## EXTRACTED DATA
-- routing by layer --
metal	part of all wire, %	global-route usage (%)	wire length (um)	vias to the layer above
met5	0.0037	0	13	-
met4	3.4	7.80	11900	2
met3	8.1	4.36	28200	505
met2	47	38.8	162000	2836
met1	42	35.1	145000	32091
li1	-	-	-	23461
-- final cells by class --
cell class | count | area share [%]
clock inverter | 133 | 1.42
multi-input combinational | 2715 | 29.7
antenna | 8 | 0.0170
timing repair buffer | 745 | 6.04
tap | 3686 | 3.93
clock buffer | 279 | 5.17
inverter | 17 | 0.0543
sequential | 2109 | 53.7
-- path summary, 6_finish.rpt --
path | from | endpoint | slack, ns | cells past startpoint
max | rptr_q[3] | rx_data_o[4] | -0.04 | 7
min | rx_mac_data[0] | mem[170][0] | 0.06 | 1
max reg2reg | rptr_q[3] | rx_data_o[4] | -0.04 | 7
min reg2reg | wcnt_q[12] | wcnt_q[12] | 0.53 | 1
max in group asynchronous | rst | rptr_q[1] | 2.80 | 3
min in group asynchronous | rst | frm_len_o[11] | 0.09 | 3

## WHAT THE TASK ASKS
State the number of lines in these entries where the word "asynchronous" occurs, without any other words.

## SOLUTION FOR THIS TASK
2